The tinny clatter of Ted's alarm clock awakened him at half-past three the next morning. He reached down to shut it off, reset it for half-past five and stole in to put it near the still sleeping John Wilson. Ted breakfasted, gave Tammie his food and a pat, donned his hunting jacket, put the strips of red cloth into the game pocket and stepped into the black morning.

He bent his head against the north wind and started climbing Burned Mountain. He knew as he climbed that he was pitting himself against a force as old as time.

The woodcraft of Pythias, or any deer, shamed that of the keenest human. Deer could identify every tiny sound, every wind that blew and the many scents those winds carried. They knew everything there was to know about their wilderness and they were all masters of it. No human could hope to equal their senses.

But Pythias, the greatest and most cunning of all, was still a beast. He knew and could interpret the wilderness, but he couldn't possibly apply reason to that which was not of the wilderness. If his confidence could be shaken....

It was still black night when Ted reached the summit of Burned Mountain, but he had crossed and re-crossed it so many times in the past twenty days that he could do so in the darkness. Pythias was there, and possibly he already knew that Ted was back on the mountain. But he'd feel secure in the thicket where he was bedded and he would not go out until he was flushed.

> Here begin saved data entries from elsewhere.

File: src/rtl/rx_ctrl_sched.sv
// Rx control/scheduling block: staged Rx configuration committed only while the
// Rx engine is idle, plus a small receive FIFO with per-byte error flags and host flags.
module rx_ctrl_sched #(
  parameter int          DEPTH     = 4,
  parameter int          AW        = 2,
  parameter logic [18:0] DEFAULT_K = 19'd10416
) (
  input  logic        clk,
  input  logic        rst,
  input  logic        cfg_we,
  input  logic [21:0] cfg_wdata,
  input  logic        rx_busy,
  input  logic        rx_done,
  input  logic [7:0]  rx_data,
  input  logic        rx_perr,
  input  logic        rx_ferr,
  input  logic        reads,
  output logic [18:0] k,
  output logic        eight,
  output logic        p_en,
  output logic        even,
  output logic        cfg_pend,
  output logic [7:0]  data_out,
  output logic        parity_err,
  output logic        frame_err,
  output logic        rx_rdy,
  output logic        overflow,
  output logic        irq
);

  typedef enum logic {CFG_IDLE, CFG_PEND} cfg_state_e;

  cfg_state_e  state_q, state_d;
  logic [21:0] stage_q, stage_d;
  logic [18:0] k_q, k_d;
  logic        eight_q, eight_d;
  logic        p_en_q, p_en_d;
  logic        even_q, even_d;

  logic [9:0]  mem_q [DEPTH];
  logic [9:0]  mem_d [DEPTH];
  logic [AW:0] wr_ptr_q, wr_ptr_d;
  logic [AW:0] rd_ptr_q, rd_ptr_d;
  logic        overflow_q, overflow_d;
  logic        irq_q, irq_d;

  logic        empty, full, pop, push, drop;
  logic [9:0]  head, entry;

  // A new write always beats a commit, so the last staged word is what lands.
  always_comb begin
    state_d = state_q;
    stage_d = stage_q;
    k_d     = k_q;
    eight_d = eight_q;
    p_en_d  = p_en_q;
    even_d  = even_q;
    case (state_q)
      CFG_IDLE: begin
        if (cfg_we) begin
          stage_d = cfg_wdata;
          state_d = CFG_PEND;
        end
      end
      CFG_PEND: begin
        if (cfg_we) begin
          stage_d = cfg_wdata;
        end else if (!rx_busy) begin
          k_d     = stage_q[18:0];
          eight_d = stage_q[19];
          p_en_d  = stage_q[20];
          even_d  = stage_q[21];
          state_d = CFG_IDLE;
        end
      end
      default: state_d = CFG_IDLE;
    endcase
  end

  assign empty = (wr_ptr_q == rd_ptr_q);
  assign full  = (wr_ptr_q[AW] != rd_ptr_q[AW]) &&
                 (wr_ptr_q[AW-1:0] == rd_ptr_q[AW-1:0]);
  assign pop   = reads && !empty;
  assign push  = rx_done && (!full || pop);
  assign drop  = rx_done && full && !pop;
  assign head  = mem_q[rd_ptr_q[AW-1:0]];
  assign entry = {rx_ferr, rx_perr, rx_data[7] & eight_q, rx_data[6:0]};

  always_comb begin
    mem_d      = mem_q;
    wr_ptr_d   = wr_ptr_q;
    rd_ptr_d   = rd_ptr_q;
    overflow_d = overflow_q;
    if (push) begin
      mem_d[wr_ptr_q[AW-1:0]] = entry;
      wr_ptr_d = wr_ptr_q + {{AW{1'b0}}, 1'b1};
    end
    if (pop) begin
      rd_ptr_d = rd_ptr_q + {{AW{1'b0}}, 1'b1};
    end
    // A drop in the same cycle as a read leaves the sticky flag set.
    if (drop) begin
      overflow_d = 1'b1;
    end else if (reads) begin
      overflow_d = 1'b0;
    end
    irq_d = rx_rdy | overflow_q;
  end

  always_ff @(posedge clk or negedge rst) begin
    if (!rst) begin
      state_q    <= CFG_IDLE;
      stage_q    <= '0;
      k_q        <= DEFAULT_K;
      eight_q    <= 1'b1;
      p_en_q     <= 1'b0;
      even_q     <= 1'b0;
      for (int i = 0; i < DEPTH; i++) mem_q[i] <= '0;
      wr_ptr_q   <= '0;
      rd_ptr_q   <= '0;
      overflow_q <= 1'b0;
      irq_q      <= 1'b0;
    end else begin
      state_q    <= state_d;
      stage_q    <= stage_d;
      k_q        <= k_d;
      eight_q    <= eight_d;
      p_en_q     <= p_en_d;
      even_q     <= even_d;
      mem_q      <= mem_d;
      wr_ptr_q   <= wr_ptr_d;
      rd_ptr_q   <= rd_ptr_d;
      overflow_q <= overflow_d;
      irq_q      <= irq_d;
    end
  end

  assign k          = k_q;
  assign eight      = eight_q;
  assign p_en       = p_en_q;
  assign even       = even_q;
  assign cfg_pend   = (state_q == CFG_PEND);
  assign data_out   = empty ? 8'h00 : head[7:0];
  assign parity_err = empty ? 1'b0 : head[8];
  assign frame_err  = empty ? 1'b0 : head[9];
  assign rx_rdy     = !empty;
  assign overflow   = overflow_q;
  assign irq        = irq_q;

endmodule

Ted sought the aspen grown aisles between the thickets. He hung a strip of red cloth on a wind whipped branch, walked fifty yards and hung another. The night lifted and daylight came, and an hour later Ted tied his last strip of cloth to a twig. Carrying no rifle—but Pythias couldn't possibly know that—he put his hands in his pockets to warm them. Now he had to flush the big buck.

He and his guest had left the great animal in one of the larger thickets last night, but it was almost certain that he hadn't passed the whole night there. Ted circled the thicket, found Pythias' unmistakable tracks and followed to where the big buck had nibbled tender young aspen shoots and pawed the snow to get at the dried grass beneath it. Thereafter Pythias had done considerable wandering. Ted worked out the trail and discovered where his quarry had gone to rest in another thicket.

He tracked him in, and he'd done this so many times that he knew almost exactly what to expect. The big buck would wait until he was sure someone was again on his trail, then he'd get up and sneak away. There would be nothing except tracks in the snow to mark his going. A man could not travel silently through the thickets, but a deer could.

Deep within the thicket, Ted found the bed, a depression melted in the snow, to which Pythias had retired when his wandering was done. The tracks leading away were fresh and sharp, no more than a couple of minutes old, but they were not the widely spaced ones of a running buck. Knowing very well what he was doing, aware of the fact that he could not be seen while there, Pythias always walked in the thickets.

However, when he decided to leave this thicket, he had leaped through the scrub aspen separating it from the next one. It could have taken him no more than a second or so. If a hunter had been watching, he would have had just a fleeting shot and only a lucky marksman would have connected. Ted followed fast. There were no cloth strips in these aspens.